レコッサと鉄鉱山はアプラウエ子爵家のもとに残ることとなるが、フルーネフェルト家の財産としては既に岩塩鉱山という十分なものがあり、今後の軍備拡張を見据えた上でヴィルヘルムが欲しいのは、鉄鉱山というよりは鉄そのもの。アプラウエ家より、鉄が妥当な価格で安定的に供給されるのであればそれで事足りる。むしろ、レコッサと鉄鉱山という巨大な財産を管理する手間もかからずに良質な鉄が手に入るのならば、統治に割く人手が不足気味なフルーネフェルト家としては僥倖とさえ言える。
アプラウエ家が途中で裏切る心配は、あまりしなくていい。八千の人口を擁し、職人や鉱山労働者を多く抱えるレコッサは、ルールモントと同じ理屈で食料自給率が低い。フルーネフェルト家に逆らっても、レコッサを包囲されればそう長くは持たない。また、領地の合計人口が一万五千まで減るアプラウエ家は、大規模な常備兵力を持つことは叶わなくなる。逆に直轄領の人口が大幅に増すフルーネフェルト家の脅威にはならない。
一方で、アプラウエ家の側も、フルーネフェルト家に降伏条件を覆される心配はあまりしなくていい。レコッサ周辺以外の領地を、統治に必要な情報や実務も含めて割譲してもらうとなれば今しばらく時間がかかり、その間に両家の誓約内容――フルーネフェルト家がアプラウエ家にレコッサと鉄鉱山を安堵したことも自然と広まる。その上で、用済みとなったアプラウエ家との誓約をいきなり覆せば、君主家としてのフルーネフェルト家の信用は地に落ちる。
むしろ、フルーネフェルト家は積極的にアプラウエ子爵領を守る。鉄鉱山を抱えるアプラウエ家を、自家の傘下に置き続けたいからこそ。なのでアプラウエ家は、人口と共に常備兵力を減らしても、レコッサと鉄鉱山さえ抱えておけば問題ない。
ヴィーヴォとしては、そこまで見越した上でこのような提案をしているはず。結論として、彼の提案した条件は、実に絶妙な内容だった。
おそらく彼は、こちらが軍事力を、その土台となる人口を欲していることを察した上でこのような提案をしている。臣従させた西の小貴族領群に税を上納させた上で、自領において予備役制度のようなものを整備していることを、情報収集によって掴んでいるのだろう。

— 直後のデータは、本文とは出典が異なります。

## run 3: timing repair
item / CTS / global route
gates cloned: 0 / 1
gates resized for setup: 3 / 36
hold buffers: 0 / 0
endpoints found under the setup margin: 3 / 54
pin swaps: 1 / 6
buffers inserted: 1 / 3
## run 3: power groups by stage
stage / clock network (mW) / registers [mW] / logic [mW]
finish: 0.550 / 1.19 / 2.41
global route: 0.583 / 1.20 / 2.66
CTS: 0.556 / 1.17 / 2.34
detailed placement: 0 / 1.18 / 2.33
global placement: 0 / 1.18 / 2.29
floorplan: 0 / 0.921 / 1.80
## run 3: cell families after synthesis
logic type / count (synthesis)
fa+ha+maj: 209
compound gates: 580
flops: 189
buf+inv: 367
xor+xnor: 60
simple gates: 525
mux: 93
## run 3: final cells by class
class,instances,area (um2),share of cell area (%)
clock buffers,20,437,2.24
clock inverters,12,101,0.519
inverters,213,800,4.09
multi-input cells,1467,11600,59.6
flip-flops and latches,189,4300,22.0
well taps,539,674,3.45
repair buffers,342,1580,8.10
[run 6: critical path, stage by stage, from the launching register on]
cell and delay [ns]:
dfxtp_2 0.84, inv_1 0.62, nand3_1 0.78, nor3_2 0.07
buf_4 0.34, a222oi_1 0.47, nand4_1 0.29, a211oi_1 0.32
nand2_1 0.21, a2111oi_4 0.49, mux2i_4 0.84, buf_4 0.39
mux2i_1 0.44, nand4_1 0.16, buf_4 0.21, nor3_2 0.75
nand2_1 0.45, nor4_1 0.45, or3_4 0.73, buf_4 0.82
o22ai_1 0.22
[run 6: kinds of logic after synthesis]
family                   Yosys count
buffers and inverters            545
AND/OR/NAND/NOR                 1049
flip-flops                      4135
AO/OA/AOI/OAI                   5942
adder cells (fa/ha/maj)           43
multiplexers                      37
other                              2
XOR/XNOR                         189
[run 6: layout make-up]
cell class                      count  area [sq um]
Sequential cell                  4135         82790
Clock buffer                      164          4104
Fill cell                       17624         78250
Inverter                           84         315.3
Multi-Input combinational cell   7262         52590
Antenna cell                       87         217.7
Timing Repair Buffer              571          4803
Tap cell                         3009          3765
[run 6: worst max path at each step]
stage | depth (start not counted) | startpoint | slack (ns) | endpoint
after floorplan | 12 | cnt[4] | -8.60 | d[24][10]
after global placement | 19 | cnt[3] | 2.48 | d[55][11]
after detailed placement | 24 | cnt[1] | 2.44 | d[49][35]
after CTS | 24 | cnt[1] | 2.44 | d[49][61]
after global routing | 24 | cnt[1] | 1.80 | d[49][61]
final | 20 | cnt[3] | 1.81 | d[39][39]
Context: an optimization exercise on an open-source flow, tuned for small area, a short achievable clock period and few clock cycles per item. The choices shown serve that exercise and are no tape-out recipe. Only simulation tests tie the RTL to the original design; equivalence was not proved. Power and IR drop assume default switching activity.

[config.mk]
export PLATFORM = sky130hd
export DESIGN_NAME = benes_solver
export DESIGN_NICKNAME = benes_solver
export VERILOG_FILES = /design/flow/design.v
export SDC_FILE = /design/flow/constraint.sdc
export NUM_CORES = 4
export LEC_CHECK = 0
export CAP_MARGIN = 20
export CORE_MARGIN = 2
export CORE_UTILIZATION = 40
export SLEW_MARGIN = 20
[constraint.sdc]
create_clock -name core_clock -period 10.0 [get_ports {clk}]
set_input_delay 2.0000 -clock core_clock [delete_from_list [all_inputs] [get_ports {clk}]]
set_output_delay 2.0000 -clock core_clock [all_outputs]
set_load 0.01 [all_outputs]
Source: an optimization exercise on an open RTL-to-GDS flow (aim: small area, a short achievable clock period and few clock cycles). Production flows keep margins and buffers that such runs may drop.
Where RTL was checked, it was by simulation tests only, not by an equivalence proof against the original.
No activity file was given, so power comes from the tool's default toggle rates.

## north
==> flow/design.v <==
module pvc_encoder (
    input  wire        clk,
    input  wire        rst,
    input  wire        in_valid,
    output reg         in_ready,
    input  wire [19:0] in_x,
    input  wire [19:0] in_last,
    input  wire [19:0] in_desc,
    input  wire        in_force,
    input  wire        in_eob,
    output reg         r_valid,
    output reg  [19:0] r_value,
    output reg         w_valid,
    input  wire        w_ready,
    output wire [19:0] w_data,
    output reg         w_last,
    output reg  [13:0] w_bits
);
    localparam integer T = 43;           
    localparam integer N = T + 24;       
    integer i;
    reg        v0, f0, e0;
    reg [19:0] x0, l0, d0;
    reg [6:0]  sxa0;                      
    reg [6:0]  sxb0;                      
    reg        v1, e1;
    reg [20:0] g1;                        
    reg [3:0]  s1;                        
    reg [4:0]  w1;                        
    reg        k1;                        
    reg [N-1:0] buffer;
    reg [6:0]   cnt;                      
    reg [2:0]   lastpos;                  
    reg         ok;                       
    reg [13:0]  bacc;                     
    reg         en0;                      
    wire en1 = !v1 || ok;                 
    wire ins = v1 && ok;
    always @(posedge clk) begin
        if (en0) begin
            x0 <= in_x;
            l0 <= in_last;
            d0 <= in_desc;
            f0 <= in_force;
            e0 <= in_eob;
            sxa0 <= {1'b0, in_x[5:0]} + {1'b0, ~in_last[5:0]} + 7'd1;
            sxb0 <= {1'b0, in_x[11:6]} + {1'b0, ~in_last[11:6]};
        end
    end
    wire [2:0]  mode  = d0[19:17];
    wire        sg    = d0[16];
    wire [3:0]  q     = d0[15:12];
    wire [11:0] dband = d0[11:0];
    wire m_ex = (mode == 3'd0);
    wire m_dl = (mode == 3'd1);
    wire m_bd = (mode == 3'd2);
    wire m_db = (mode == 3'd3);
    wire m_bb = !(m_ex | m_dl | m_bd | m_db);
    wire [11:0] qmask = ~(12'hfff << q);
    wire [11:0] half  = qmask & ~{1'b0, qmask[11:1]};
    wire [19:0] xo   = x0 | {8'd0, qmask};
    wire        rb   = |(x0[11:0] & half);
    wire        lsb  = |(x0[12:1] & half);
    wire        stk  = |(x0[11:0] & qmask & ~half);
    wire        up   = rb & (stk | lsb);
    wire        clampblk = (&xo[18:0]) & (sg ? ~x0[19] : x0[19]);
    wire        up2  = up & ~clampblk;
    wire [19:0] inc  = xo + 20'd1;
    wire [19:0] vp   = up2 ? inc : (x0 & ~{8'd0, qmask});
    wire [6:0]  sxm  = sxb0 + {6'd0, sxa0[6]};
    wire [11:0] sxl0 = {sxm[5:0], sxa0[5:0]};
    wire        sxc0 = sxm[6];
    wire [8:0]  shi  = {sg & x0[19], x0[19:12]} + ~{sg & l0[19], l0[19:12]} + {8'd0, sxc0};
    wire [20:0] sx0  = {shi, sxl0};
    wire [19:0] dlt  = sx0[19:0];
    wire [11:0] xnl  = ~x0[11:0];
    wire [11:0] evl  = up2 ? (qmask & xnl) : (xnl | ~qmask);
    wire [12:0] svl  = {1'b0, sxl0} + {1'b0, evl} + 13'd1;
    wire [8:0]  svh  = shi + {9{~up2}} + {8'd0, svl[12]};
    wire [20:0] sv   = {svh, svl[11:0]};
    wire [20:0] s    = m_bb ? sv : sx0;
    wire        pass   = f0 | (s[20] ? (~(&s[19:12]) | (~s[11:0] >= dband))
                                     : ((|s[19:12]) | (s[11:0] > dband)));
    wire        keep   = !(m_db | m_bb) | pass;
    wire [19:0] dmag = dlt ^ {20{dlt[19]}};
    reg  [4:0]  n;
    always @* begin
        n = 5'd1;
        for (i = 0; i < 19; i = i + 1)
            if (dmag[i]) n = i[4:0] + 5'd2;
    end
    wire        dsmall = (dmag[18:14] == 5'd0);
    reg  [14:0] dmask;
    always @* begin
        dmask[0] = 1'b1;
        for (i = 1; i < 15; i = i + 1)
            dmask[i] = |(dmag[13:0] >> (i - 1));
    end
    reg [20:0] g;
    reg [3:0]  sa;
    reg [4:0]  w;
    always @* begin
        g = {x0, m_db}; sa = 4'd11; w = 5'd20;
        if (m_dl) begin
            if (dsmall) begin
                g = {1'b0, dlt & {5'd0, dmask}, n[3:0]};
                sa = 4'd12;
                w = n + 5'd4;
            end else begin
                sa = 4'd15;                   
                w = 5'd24;
            end
        end else if (m_bd) begin
            g = {1'b0, vp}; sa = 4'd12 - q; w = 5'd20 - {1'b0, q};
        end else if (m_db) begin
            sa = 4'd12;
            w = 5'd21;
        end else if (m_bb) begin
            g = {1'b0, vp | {8'd0, half}};
            sa = 4'd13 - q;
            w = 5'd21 - {1'b0, q};
        end
    end
    wire [19:0] r = keep ? ((m_bd | m_bb) ? vp : x0) : l0;
    always @(posedge clk) begin
        r_value <= r;
        if (en1) begin
            g1 <= g;
            s1 <= sa;
            w1 <= w;
            k1 <= keep;
            e1 <= e0;
        end
    end
    wire [6:0]    sh    = cnt + {3'd0, s1};
    wire [20:0]   g1g   = g1 & {21{ins & k1}};
    wire [4:0]    wk    = k1 ? w1 : 5'd1;
    wire [N+32:0] big   = {{N{1'b0}}, g1g, 12'd0} << sh;
    wire [N-1:0]  insv  = big[N+23:24];
    wire [N-1:0]  b1    = (cnt == 7'd0) ? insv : (buffer | insv);
    wire [N-1:0]  bsh   = w_valid ? {20'd0, b1[N-1:20]} : b1;
    wire [N-1:0]  bnext = w_ready ? bsh : b1;
    wire [6:0]    csum  = cnt + {2'd0, wk};
    wire [2:0]    cw    = (csum > 7'd60) ? 3'd4 : (csum > 7'd40) ? 3'd3 :
                          (csum > 7'd20) ? 3'd2 : 3'd1;
    wire [6:0]    cround = (csum > 7'd60) ? 7'd80 : (csum > 7'd40) ? 7'd60 :
                           (csum > 7'd20) ? 7'd40 : 7'd20;
    wire          eins  = ins && e1;
    wire [6:0]    c1    = ins ? (e1 ? cround : csum) : cnt;
    wire [2:0]    lp1   = eins ? cw : lastpos;
    wire          v1next = en1 ? v0 : v1;
    wire          e1next = en1 ? e0 : e1;
    wire [6:0]    c1e   = c1 - 7'd20;
    wire [2:0]    lp1e  = (lp1 != 3'd0) ? lp1 - 3'd1 : 3'd0;
    wire          ok_n  = (c1 <= T) && !(e1next && (lp1 != 3'd0));
    wire          ok_e  = (c1e <= T) && !(e1next && (lp1e != 3'd0));
    wire [6:0]    cnext = w_ready ? (w_valid ? c1e : c1) : c1;
    wire [2:0]    lpnext = w_ready ? (w_valid ? lp1e : lp1) : lp1;
    wire          oknext = w_ready ? (w_valid ? ok_e : ok_n) : ok_n;
    wire          wv_n  = (c1 >= 7'd20);
    wire          wv_e  = w_valid ? (c1e >= 7'd20) : wv_n;
    wire          wl_n  = (lp1 == 3'd1);
    wire          wl_e  = w_valid ? (lp1e == 3'd1) : wl_n;
    wire          v0next = in_ready ? in_valid : v0;
    assign w_data = buffer[19:0];
    wire [13:0]   bsum  = bacc + {9'd0, wk};
    always @(posedge clk) begin
        if (eins)
            w_bits <= bsum;
        buffer <= bnext;
    end
    always @(posedge clk) begin
        if (rst) begin
            v0       <= 1'b0;
            v1       <= 1'b0;
            in_ready <= 1'b0;
            en0      <= 1'b1;
            ok       <= 1'b1;
            cnt      <= 7'd0;
            lastpos  <= 3'd0;
            w_valid  <= 1'b0;
            w_last   <= 1'b0;
            bacc     <= 14'd0;
            r_valid  <= 1'b0;
        end else begin
            v0       <= v0next;
            v1       <= v1next;
            ok       <= oknext;
            in_ready <= !v0next || !v1next || oknext;
            en0      <= !(v0next && v1next && !oknext);
            r_valid  <= v0 && en1;
            cnt      <= cnext;
            lastpos  <= lpnext;
            w_valid  <= w_ready ? wv_e : wv_n;
            w_last   <= w_ready ? wl_e : wl_n;
            if (ins)
                bacc <= e1 ? 14'd0 : bsum;
        end
    end
endmodule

臆病者と評されることを承知の上で一度戦場から逃走したのも、捕縛されて不利な条件で降伏させられることを避け、再戦の余地を残した上であえて交渉を申し出ることで、できるだけ対等に近い立場で双方の利点を提示し、自家に有利な降伏条件を引き出すためか。そうしてレコッサと鉄鉱山を維持すれば、危機的状況でも権力の根幹を守り抜いた当主として、家に近しい者たちや都市部の有力者からの支持は保つことができる。
政治的な立ち回りについては、なかなかよく考えられている。将としてのヴィーヴォは――実戦経験も持ち得ないこのような時世では仕方のないことだが――決して強敵とは言えなかった。しかし政治家としての彼は、極めて強かで、有能で、だからこそきっと手強い。